精霊王?いや、話には聞いていたが、その時はどこか信じていないところがあったのだ。しかし、いざ目の前で見て直感した。

この精霊は明らかに他の精霊とは異なる、と。

だがこの精霊が精霊王だとしたら、なぜ私の前に姿を現したのか、それがわからなかった。それに、精霊王は今、ダルネミアにいるのではなかったのか。

『たしかにこの辺りには他の精霊王がおるぞ。だがあやつはもう尽きかけておる』

ということは、この精霊王はダルネミアにいるという個体とは別のものなのか。だが、だとしてもなぜ私に語りかけてきたんだ?それにこの嵐は、どこか妙だ。

『まあそなたは特別じゃぞ?そなたの精霊は盟約の精霊であるからしてな、そなた自身が精霊王の器に感化されておるが故、われら王からすると近づき易いのじゃ』

器とは、レネッタのことらしい。

どうやらこの精霊王は二度彼女に振られたようだ。そしてその美しい顔を歪めて進行方向、ダルネミアの方を見た。

それにしても、盟約の精霊という言葉が聞こえたが、いったい何のことなのだろう。

『そなた、過去に愛し子を助けるなりしたのであろう?そのためにそこの精霊と契約した。違うか?』

そうか、あの状況で契約した今の私の精霊のことを言っていたのか。そしてレネッタと関わったために、この精霊王は私に話しかけてきたということか。だとしても、その目的は何だ?私と話がしたいなんていう理由ではないはずだ。

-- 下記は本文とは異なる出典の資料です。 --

===== src/rtl/alu_mul_seq.sv =====
`default_nettype none
// ============================================================================
// Module      : alu_mul_seq
// Description : Shift-and-add 16x16 -> 16-bit (low word) multiply sequencer
//               that drives a shared external Alu16. Optional build macro
//               ALU_MUL_EARLY_EXIT_EN adds early exit and a prod_zr flag.
// Revision    : 1.0 - initial release
// ============================================================================
module alu_mul_seq #(
    parameter int NBITS = 16
) (
    input  logic        clk,
    input  logic        reset,
    input  logic        start,
    input  logic [15:0] a,
    input  logic [15:0] b,
    output logic        busy,
    output logic        done,
    output logic [15:0] product,
`ifdef ALU_MUL_EARLY_EXIT_EN
    output logic        prod_zr,
`endif
    output logic        alu_zx,
    output logic        alu_nx,
    output logic        alu_zy,
    output logic        alu_ny,
    output logic        alu_f,
    output logic        alu_no,
    output logic [15:0] alu_x,
    output logic [15:0] alu_y,
    input  logic [15:0] alu_out,
    input  logic        alu_zr,
    input  logic        alu_ng
);

    typedef enum logic [1:0] {
        S_IDLE = 2'd0,
        S_ADD  = 2'd1,
        S_DBL  = 2'd2,
        S_DONE = 2'd3
    } state_t;

    localparam logic [4:0] C_LAST_CNT = 5'(NBITS - 1);

    state_t      r_state;
    logic [15:0] r_acc;
    logic [15:0] r_mcand;
    logic [15:0] r_mplier;
    logic [4:0]  r_cnt;
    logic        r_busy;
    logic        r_done;
    logic [15:0] r_product;
    logic        w_last;

    // ALU flags are only meaningful to callers that inspect them directly.
    logic        w_unused_flags;
    assign w_unused_flags = alu_zr ^ alu_ng;

`ifdef ALU_MUL_EARLY_EXIT_EN
    logic        r_prod_zr;
    assign w_last  = (r_cnt == C_LAST_CNT) || ((r_mplier >> 1) == 16'd0);
    assign prod_zr = r_prod_zr;
`else
    assign w_last  = (r_cnt == C_LAST_CNT);
`endif

    assign busy    = r_busy;
    assign done    = r_done;
    assign product = r_product;

    always_ff @(posedge clk) begin
        if (reset) begin
            r_state   <= S_IDLE;
            r_acc     <= 16'd0;
            r_mcand   <= 16'd0;
            r_mplier  <= 16'd0;
            r_cnt     <= 5'd0;
            r_busy    <= 1'b0;
            r_done    <= 1'b0;
            r_product <= 16'd0;
`ifdef ALU_MUL_EARLY_EXIT_EN
            r_prod_zr <= 1'b0;
`endif
        end else begin
            case (r_state)
                S_IDLE: begin
                    if (start) begin
                        r_mcand  <= a;
                        r_mplier <= b;
                        r_acc    <= 16'd0;
                        r_cnt    <= 5'd0;
                        r_busy   <= 1'b1;
                        r_state  <= S_ADD;
                    end
                end
                S_ADD: begin
                    if (r_mplier[0]) begin
                        r_acc <= alu_out;
                    end
                    r_state <= S_DBL;
                end
                S_DBL: begin
                    // alu_out here is mcand+mcand, i.e. the doubled multiplicand
                    r_mcand  <= alu_out;
                    r_mplier <= r_mplier >> 1;
                    r_cnt    <= r_cnt + 5'd1;
                    if (w_last) begin
                        r_done  <= 1'b1;
                        r_state <= S_DONE;
                    end else begin
                        r_state <= S_ADD;
                    end
                end
                S_DONE: begin
                    r_product <= r_acc;
`ifdef ALU_MUL_EARLY_EXIT_EN
                    r_prod_zr <= (r_acc == 16'd0);
`endif
                    r_done    <= 1'b0;
                    r_busy    <= 1'b0;
                    r_state   <= S_IDLE;
                end
                default: r_state <= S_IDLE;
            endcase
        end
    end

    // ALU drive is decoded from state and registers only, never from start.
    always_comb begin
        alu_zx = 1'b0;
        alu_nx = 1'b0;
        alu_zy = 1'b0;
        alu_ny = 1'b0;
        alu_f  = 1'b0;
        alu_no = 1'b0;
        alu_x  = 16'd0;
        alu_y  = 16'd0;
        case (r_state)
            S_ADD: begin
                alu_f = 1'b1;
                alu_x = r_acc;
                alu_y = r_mcand;
            end
            S_DBL: begin
                alu_f = 1'b1;
                alu_x = r_mcand;
                alu_y = r_mcand;
            end
            default: ;
        endcase
    end

endmodule
`default_nettype wire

『愛し子の元に向かっておるのだろう?案内してやろうと思うての。愛し子は妾にとって特別なのじゃ。尽きかけの精霊などに穢されては堪らぬ』

「……精霊は主人以外のために動かないのではなかったのか?」

『愛し子は特別なのじゃ。なに、案内程度であれば加護にすらならぬ。妾も急いでいるのだ。契約をしていない妾では、愛し子であっても直接守ることはできぬからの』

そうしたらこの精霊王は再び彼女と契約をしようとするのだろうか。しかし、書庫の裏側で読んだあの書によると、愛し子と精霊王が契約するというのは、避けるべき事象だ。レネッタのところに案内してくれるというのはありがたい話だが、そう易々と乗っていいものだろうか。

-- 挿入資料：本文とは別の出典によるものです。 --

<file path="config.mk">
export PLATFORM = sky130hd
export DESIGN_NAME = lock_code_fsm
export DESIGN_NICKNAME = d
export VERILOG_FILES = /design/src/rtl/lock_code_fsm.sv
export SDC_FILE = /design/constraint.sdc
export NUM_CORES = 1
export LEC_CHECK = 0
export BUFFER_PORTS_ARGS = -buffer_cell sky130_fd_sc_hd__buf_2
export CAP_MARGIN = 30
export CORE_UTILIZATION = 65
export DETAILED_ROUTE_END_ITERATION = 16
export PLACE_DENSITY_LB_ADDON = 0.3
export SYNTH_ARGS = -nofsm -noshare
export SYNTH_HDL_FRONTEND = slang
export SYNTH_SLANG_ARGS = --single-unit
</file>
<file path="constraint.sdc">
create_clock -name clock -period 3.55 [get_ports clock]
set_input_delay 0.5325 -clock clock [delete_from_list [all_inputs] [get_ports clock]]
set_output_delay 0.5325 -clock clock [all_outputs]
set_load 0.01 [all_outputs]
</file>
<file path="src/rtl/lock_code_fsm.sv">
// Code-entry FSM for the digital lock: checks buttonEdge digit presses against PASSCODE.
// Optional lockout after repeated failures is compiled in with `define LOCK_LOCKOUT_EN.
module lock_code_fsm #(
    parameter int                         CODE_LENGTH    = 4,
    parameter logic [2*CODE_LENGTH-1:0]   PASSCODE       = 8'hE4,
    parameter logic [23:0]                UNLOCK_CYCLES  = 24'd5_000_000,
    parameter logic [23:0]                ERROR_CYCLES   = 24'd2_500_000,
    parameter logic [23:0]                TIMEOUT_CYCLES = 24'd10_000_000,
    parameter int                         MAX_FAILS      = 3,
    parameter logic [23:0]                LOCKOUT_CYCLES = 24'd15_000_000
) (
    input  logic       clock,
    input  logic       reset,
    input  logic [3:0] buttonEdge,
    output logic       locked,
    output logic       unlocked,
    output logic       error,
    output logic       lockedOut,
    output logic [3:0] digitCount
);

    typedef enum logic [1:0] {
        ST_ENTRY    = 2'd0,
        ST_UNLOCKED = 2'd1,
        ST_ERROR    = 2'd2,
        ST_LOCKOUT  = 2'd3
    } state_t;

    localparam logic [3:0] LAST_DIGIT = 4'(CODE_LENGTH - 1);

    state_t      state_reg, state_next;
    logic [23:0] timer_reg, timer_next;
    logic [3:0]  digit_count_reg, digit_count_next;
    logic        mismatch_reg, mismatch_next;
    logic        locked_reg, locked_next;
    logic        unlocked_reg, unlocked_next;
    logic        error_reg, error_next;

    // Unpack the passcode into a 16-entry table so any 4-bit digit count indexes it safely.
    logic [1:0] code_digit [16];

    genvar gi;
    generate
        for (gi = 0; gi < 16; gi++) begin : g_code
            if (gi < CODE_LENGTH) begin : g_used
                assign code_digit[gi] = PASSCODE[2*gi +: 2];
            end else begin : g_pad
                assign code_digit[gi] = 2'b00;
            end
        end
    endgenerate

    logic       press;
    logic       single_press;
    logic [1:0] press_idx;
    logic       digit_ok;
    logic       last_digit;

    assign press        = |buttonEdge;
    assign single_press = press && ((buttonEdge & (buttonEdge - 4'd1)) == 4'd0);
    assign last_digit   = (digit_count_reg == LAST_DIGIT);

    always_comb begin
        press_idx = 2'd0;
        case (buttonEdge)
            4'b0010: press_idx = 2'd1;
            4'b0100: press_idx = 2'd2;
            4'b1000: press_idx = 2'd3;
            default: press_idx = 2'd0;
        endcase
    end

    // A multi-bit press still consumes a digit slot but can never match.
    assign digit_ok = single_press && (press_idx == code_digit[digit_count_reg]);

`ifdef LOCK_LOCKOUT_EN
    localparam logic [7:0] FAIL_MAX = 8'(MAX_FAILS);
    logic [7:0] fail_count_reg, fail_count_next;
    logic       lockedout_reg, lockedout_next;
`else
    if (MAX_FAILS < 0 && LOCKOUT_CYCLES == 24'd0) begin : g_lockout_params_ignored
    end
`endif

    // State register
    always_ff @(posedge clock) begin
        if (reset) begin
            state_reg       <= ST_ENTRY;
            timer_reg       <= 24'd0;
            digit_count_reg <= 4'd0;
            mismatch_reg    <= 1'b0;
            locked_reg      <= 1'b1;
            unlocked_reg    <= 1'b0;
            error_reg       <= 1'b0;
`ifdef LOCK_LOCKOUT_EN
            fail_count_reg  <= 8'd0;
            lockedout_reg   <= 1'b0;
`endif
        end else begin
            state_reg       <= state_next;
            timer_reg       <= timer_next;
            digit_count_reg <= digit_count_next;
            mismatch_reg    <= mismatch_next;
            locked_reg      <= locked_next;
            unlocked_reg    <= unlocked_next;
            error_reg       <= error_next;
`ifdef LOCK_LOCKOUT_EN
            fail_count_reg  <= fail_count_next;
            lockedout_reg   <= lockedout_next;
`endif
        end
    end

    // Next-state logic
    always_comb begin
        state_next       = state_reg;
        timer_next       = timer_reg;
        digit_count_next = digit_count_reg;
        mismatch_next    = mismatch_reg;
`ifdef LOCK_LOCKOUT_EN
        fail_count_next  = fail_count_reg;
`endif
        case (state_reg)
            ST_ENTRY: begin
                if (press) begin
                    if (last_digit) begin
                        digit_count_next = 4'd0;
                        mismatch_next    = 1'b0;
                        if (mismatch_reg || !digit_ok) begin
                            state_next = ST_ERROR;
                            timer_next = ERROR_CYCLES - 24'd1;
`ifdef LOCK_LOCKOUT_EN
                            if (fail_count_reg < FAIL_MAX)
                                fail_count_next = fail_count_reg + 8'd1;
`endif
                        end else begin
                            state_next = ST_UNLOCKED;
                            timer_next = UNLOCK_CYCLES - 24'd1;
`ifdef LOCK_LOCKOUT_EN
                            fail_count_next = 8'd0;
`endif
                        end
                    end else begin
                        digit_count_next = digit_count_reg + 4'd1;
                        mismatch_next    = mismatch_reg | ~digit_ok;
                        timer_next       = TIMEOUT_CYCLES - 24'd1;
                    end
                end else if (digit_count_reg != 4'd0) begin
                    // Idle timer only runs while a partial entry is pending.
                    if (timer_reg == 24'd0) begin
                        digit_count_next = 4'd0;
                        mismatch_next    = 1'b0;
                    end else begin
                        timer_next = timer_reg - 24'd1;
                    end
                end
            end
            ST_UNLOCKED: begin
                if (press || timer_reg == 24'd0) begin
                    state_next = ST_ENTRY;
                    timer_next = TIMEOUT_CYCLES - 24'd1;
                end else begin
                    timer_next = timer_reg - 24'd1;
                end
            end
            ST_ERROR: begin
                if (timer_reg == 24'd0) begin
`ifdef LOCK_LOCKOUT_EN
                    if (fail_count_reg == FAIL_MAX) begin
                        state_next = ST_LOCKOUT;
                        timer_next = LOCKOUT_CYCLES - 24'd1;
                    end else begin
                        state_next = ST_ENTRY;
                        timer_next = TIMEOUT_CYCLES - 24'd1;
                    end
`else
                    state_next = ST_ENTRY;
                    timer_next = TIMEOUT_CYCLES - 24'd1;
`endif
                end else begin
                    timer_next = timer_reg - 24'd1;
                end
            end
`ifdef LOCK_LOCKOUT_EN
            ST_LOCKOUT: begin
                if (timer_reg == 24'd0) begin
                    state_next      = ST_ENTRY;
                    timer_next      = TIMEOUT_CYCLES - 24'd1;
                    fail_count_next = 8'd0;
                end else begin
                    timer_next = timer_reg - 24'd1;
                end
            end
`endif
            default: begin
                state_next       = ST_ENTRY;
                digit_count_next = 4'd0;
                mismatch_next    = 1'b0;
            end
        endcase
    end

    // Output logic: decoded from the next state so the outputs land in registers.
    always_comb begin
        locked_next   = (state_next != ST_UNLOCKED);
        unlocked_next = (state_next == ST_UNLOCKED);
        error_next    = (state_next == ST_ERROR);
`ifdef LOCK_LOCKOUT_EN
        lockedout_next = (state_next == ST_LOCKOUT);
`endif
    end

    assign locked     = locked_reg;
    assign unlocked   = unlocked_reg;
    assign error      = error_reg;
    assign digitCount = digit_count_reg;
`ifdef LOCK_LOCKOUT_EN
    assign lockedOut  = lockedout_reg;
`else
    assign lockedOut  = 1'b0;
`endif

endmodule
</file>
**Yosys cells after proc, flatten, opt, wreduce, memory -nomap -nowiden**

Memories as Yosys holds them, arrays and structs flattened.
Index checks and enable logic that the tools add are counted.
Widths: inputs -> output; s select.

- Memories: 1
- Register bits after elaboration: 34
- ROM bits: 32

- Mux-type cells: 27
- Equal/unequal tests: 13
- Add/sub/neg operators: 3
- $lt $le $gt $ge: 1
- Reduce and logical (&&, ||, !) cells: 14
- Bitwise logic cells: 5

Memory list:

| memory | depth | bits a word | rd ports | clocked after memory_dff | write ports | RTL line | source |
|---|---|---|---|---|---|---|---|
| (no name shown) | 16 | 2 | 1 | 0 | 0 | 74 | `assign digit_ok = single_press && (press_idx == code_digit[digit_count_reg]);` |

Operators by type and width:

| operator | count |
|---|---|
| $mux 24 | 6 |
| $pmux 24 s3 | 1 |
| $logic_not 24->1 | 1 |
| $sub 24x1->24 const B | 1 |
| $mux 23 | 1 |
| $mux 4 | 4 |
| $mux 2 | 7 |
| $pmux 2 s3 | 2 |
| $ne 3x3->1 const B | 3 |
| $eq 4x2->1 const B | 2 |
| $pmux 4 s2 | 1 |
| $reduce_and 3->1 | 2 |
| $ge 5x5->1 const B | 1 |
| $not 4->5 | 1 |
| $add 4x1->4 const B | 1 |
| $and 4x4->4 | 1 |
| $eq 2x1->1 const B | 2 |
| $eq 2x2->1 const B | 2 |
| $eq 4x3->1 const B | 1 |
| $eq 4x4->1 const B | 1 |
| $logic_not 4->1 | 1 |
| $mux 1 | 4 |
| $reduce_bool 4->1 | 1 |
| $reduce_or 4->1 | 1 |
| other kinds (12) | 15 |

**Longest topological paths before layout**

- Word-level depth: 13
- Mapped depth: 10
- Depth with buffers taken out: 8

**Worst setup path after synthesis**

OpenSTA, ideal clock, no wires.

- Path kind: input-to-reg
- Start point: input port buttonEdge[1]
- End point: register timer_reg[20]
- Data required time: 3.416 ns
- Arrival time: 2.076 ns
- Buffers on the path: 2
- Stages: 7
- Setup time: 0.134 ns
- Path slack: 1.340 ns
- Cell sequence: buf_4 or4_1 buf_2 a31oi_1 nor2b_1 o31ai_1 a21oi_1

- Cells in the longest elaborated chain, start to end: 4
- Elaborated cells on any way between the ends: 8

RTL lines:

| item | RTL line | source |
|---|---|---|
| from (decl) | 14 | `input logic [3:0] buttonEdge,` |
| $reduce_or 4->1 * | 59 | `assign press = \|buttonEdge;` |
| $logic_or 1x1->1 | 159 | `if (press \|\| timer_reg == 24'd0) begin` |
| $mux 24 | 159 |  |
| $pmux 24 s3 | 123 | `case (state_reg)` |
| to (signal assigned) | 101 | `timer_reg <= timer_next;` |
| to (decl) | 32 | `logic [23:0] timer_reg, timer_next;` |

Every way passes the cells marked *; elsewhere a longest branch is shown, timed or not.
A chain may end at the register's enable or synchronous reset.

**Worst setup path in the final report**

- Start point: register state_reg[0]
- End point: register timer_reg[10]

- Cells in the longest elaborated chain, start to end: 3
- Elaborated cells on any way between the ends: 8

RTL lines:

| item | RTL line | source |
|---|---|---|
| from (decl) | 31 | `state_t state_reg, state_next;` |
| from (signal assigned) | 100 | `state_reg <= state_next;` |
| $eq 2x2->1, or another cell as far along | 123 |  |
| $reduce_bool 3->1 (no line) or $ne 3x3->1 (tied branches) | - |  |
| $reduce_and 3->1 (no line) | - |  |

Several ways; a longest one is shown, not always the timed one.

==> summary.md <==
| Metric | Value |
|---|---|
| Final antenna diode count | 0 |
| TritonCTS sink count | 34 |
| Post-CTS Setup Bufs | 0 |
| Top post-synthesis cells by count | dfxtp_1 (34), nand2_1 (32), a21oi_1 (30), nor2_1 (27), o21ai_0 (21) |
| Post-route insts no fill | 382 |
| Most repeated cell in the gate-level netlist after synthesis | dfxtp_1 |
| CTS root buf | clkbuf_8 |
| Unrepaired setup endpoints after global routing | false |
| Achievable Freq | around 370 MHz |
| Total I/O pin count | 14 |
| Worst hold path class | flop to flop |
| Clock network fraction of total power | 17.2% |
| Number of instances in the synthesized netlist | 330 |
| Number of resized instances in the post-cts repair step | 0 |
| Largest net degree at the start of global routing | 26 |
| Flip-flop cell with the highest count after synthesis | dfxtp_1 |
| CP required | approximately 3.8 ns |
| Max FFs per register | 24 |
| Comb power frac | around 48% |
| Cells after DPL | around 370 |
| Max-slew violations | 0 |
| Area growth from synthesis to layout | 6.25% |
| Internal power | 0.950 mW |
| Maximum number of buffers from clock root to sink | 2 |
| Antenna violations before repair | 0 |
| Worst-case clock skew | 0.0113 ns |
| Total Neg Setup Slack | 0 ns |
| Measured slew at the worst slew-check pin | 0.746 ns |
| Fraction of power spent switching nets | 45.1% |
| First-pass GRT wire length | 11600 um |
| # Max-Cap Violations | 0 |
| Period Utilization, post-route | 75.4% |
| Peak supply drop | 0.000387 V |
| Synthesis-stage register bit count | 34 |
| Outcome | finished, final reports clean |
| Post-detailed-route wirelength per cell | roughly 18 um |
| Via count of the routed design | around 2.7k |
| Share of cells above drive strength 1 | about an eighth |
| Most area-hungry cell type in the Yosys netlist | dfxtp_1 |
| Detailed-route vias per instance | 6.98 |
| CTS Hold Buffers Added | 0 |
| Final hold violation count | 0 |
| HPWL after detailed placement | 4780 um |
| Full die area | 4200 um^2 |
| Die height | 64.8 um |
| FP Rows | 22 |
| Clock transition at path regs | 0.08 ns |
| Number of levels the H-tree was split into | 2 |
| Number of warnings issued by yosys | 0 |
| CP Max Fanout | 16 |
| Final critical delay including setup and external delays | 2.68 ns |
| Avg Synthesized Cell Area | 7.77 um^2 |
| Net Sw Power | 0.781 mW |
| Initial Utilization | between 60% and 70% |
| Number of enable-type register cells in the synthesized netlist | 0 |
| GP Congestion | 0.966 |
| Inserted Clock Buffers | 5 |
| Number of distinct library cell variants in the gate-level netlist after synthesis | 70 |
| Count of port buffers added during placement | 12 |
| Area of the core | 3720 um^2 |
| Worst Setup Slack post-DPL | 0.874 ns |
| Grt total ovfl | 0 |
| Worst setup path class | flop to flop |
| Number of nets in the synthesized netlist | 343 |
| Power per cell area | 635 nW/um^2 |
| Worst slew slack as a fraction of its limit | 49.9% |
| Launching element type of the critical path | flop |
| Number of routed nets with antenna violations | 0 |
| Die Width | 64.8 um |
| Static leakage power | 0.989 nW |
| Vias in the first global route | 2412 |
| Share of synthesized area occupied by flip-flops and latches | 26.5% |
| Filler Cells Inserted | 295 |
| Element type at the critical path end | flop |
| Sequential share of power | about a third |
| Detailed router's first-iteration violation count | around 380 |
| Top cells by area, synth | dfxtp_1 (27%), a21oi_1 (5.9%), nand2_1 (4.7%) |
| Number of design rule violations left after detail routing | 0 |
| Count of endpoints failing setup in the final report | 0 |
| Post-synthesis instance area | 2560 um^2 |
| GRT Util Overall | a little over a third |
| Detailed Routing Iterations Pass 1 | 6 |
| Final Routed Wirelength | 6940 um |
| Arrival time at the worst endpoint | 2.91 ns |
| Clock Latency Late Sink | approximately 0.29 ns |
| FFs w/ async S/R, synth | 0% |
| Clock tree from TritonCTS | done |
| Area fraction of the dominant cell type after synthesis | about a quarter |
| NumNets Final | 346 |
| Final WS setup | slightly below 0.9 ns |
-- worst max-delay path, stage by stage, from the launching register on --
cell     delay [ns]
dfxtp_1        0.33
inv_1          0.11
ha_1           0.44
nor2_1         0.13
a41oi_1        0.44
o31a_1         0.66
nand2_1        0.18
nor3_1         0.20
a31o_2         0.14
-- cells by family (layout without fill, tap and decap cells) --
group                      Yosys count  after routing  share of synthesized area [%]
buffers and inverters               31             35                           6.10
AOI/OAI and AO/OA                  119            119                           31.3
and+or+nand+nor                    127            127                           28.6
other                                1              1                          0.146
muxes                                1              1                          0.439
adders and majority gates            7              7                           3.42
DFF                                 34             34                           26.5
xor gates and xnor gates            10             10                           3.42
-- cell type report --
class	count	area (um^2)	area share (%)
Multi-Input combinational cell	265	1740	63.9
Timing Repair Buffer	16	110	4.04
Clock inverter	1	5.00	0.184
Sequential cell	34	681	25.0
Inverter	11	41.3	1.52
Clock buffer	7	86.3	3.17
Tap cell	48	60.1	2.20
-- placed cells by master, fill, tap and decap left out, drive strengths merged, types with 8 or more instances in the layout --
cell,Yosys,routed
a21oi,33,33
nand3,8,8
o21ai,25,25
or3,8,8
a31oi,11,11
buf,10,16
nand2,32,32
nor3,15,15
nor2,27,27
dfxtp,34,34
inv,11,11
-- per-stage QoR --
stage | total power [mW] | utilization, % | instance area (um^2) | hold slack, ns
2_1_floorplan | 1.21 | - | 2560 | 0.432
3_3_place_gp | 1.36 | 70.1 | 2610 | 0.452
3_5_place_dp | 1.40 | 70.8 | 2630 | 0.456
4_1_cts | 1.70 | 73.3 | 2720 | 0.473
5_1_grt | 1.85 | 73.3 | 2720 | 0.521
6_report | 1.73 | 73.3 | 2720 | 0.472
-- per-layer routing --
layer / track usage [%] / up-vias / share of wire (%)
met5: 0 / - / 0
li1: - / 1245 / -
met4: 12.8 / 0 / 3.0
met1: 49.1 / 1223 / 42
met3: 8.63 / 28 / 11
met2: 55.2 / 169 / 44
-- worst paths after layout --
check                           slack (ns)                         end                 startpoint  cells after the start
worst max-delay path                  0.87  timer_reg[10]$_SDFFE_PP0P_    state_reg[0]$_SDFF_PP0_                      8
worst min-delay path                  0.47   mismatch_reg$_SDFFE_PP0P_  mismatch_reg$_SDFFE_PP0P_                      2
worst max register to register        0.87  timer_reg[10]$_SDFFE_PP0P_    state_reg[0]$_SDFF_PP0_                      8
worst min register to register        0.47   mismatch_reg$_SDFFE_PP0P_  mismatch_reg$_SDFFE_PP0P_                      2
-- power by group through the flow --
stage	Combinational, mW	Sequential, mW	Clock (mW)
after floorplan	0.618	0.588	0
after global routing	0.909	0.620	0.317
after detailed placement	0.795	0.608	0
after global placement	0.757	0.603	0
final	0.828	0.606	0.297
after CTS	0.802	0.602	0.299
No activity file was read; power rests on OpenSTA's default activity.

「精霊の王よ。あなたが器と呼ぶ彼女と契約したら、どうなる?」

『なぜそのようなことを訊く?そなたも精霊使いならば知っておろう』

「何も、起こらないのか?力が暴走すると聞いたが」

『暴走?確かに愛し子は特別じゃが、精霊王も精霊じゃ。主人に逆らうなどせぬ』

ならば、ハウリル書の内容は何なのだろうか。

あの中では精霊王と契約した愛し子という存在は周囲の人々を惨殺した。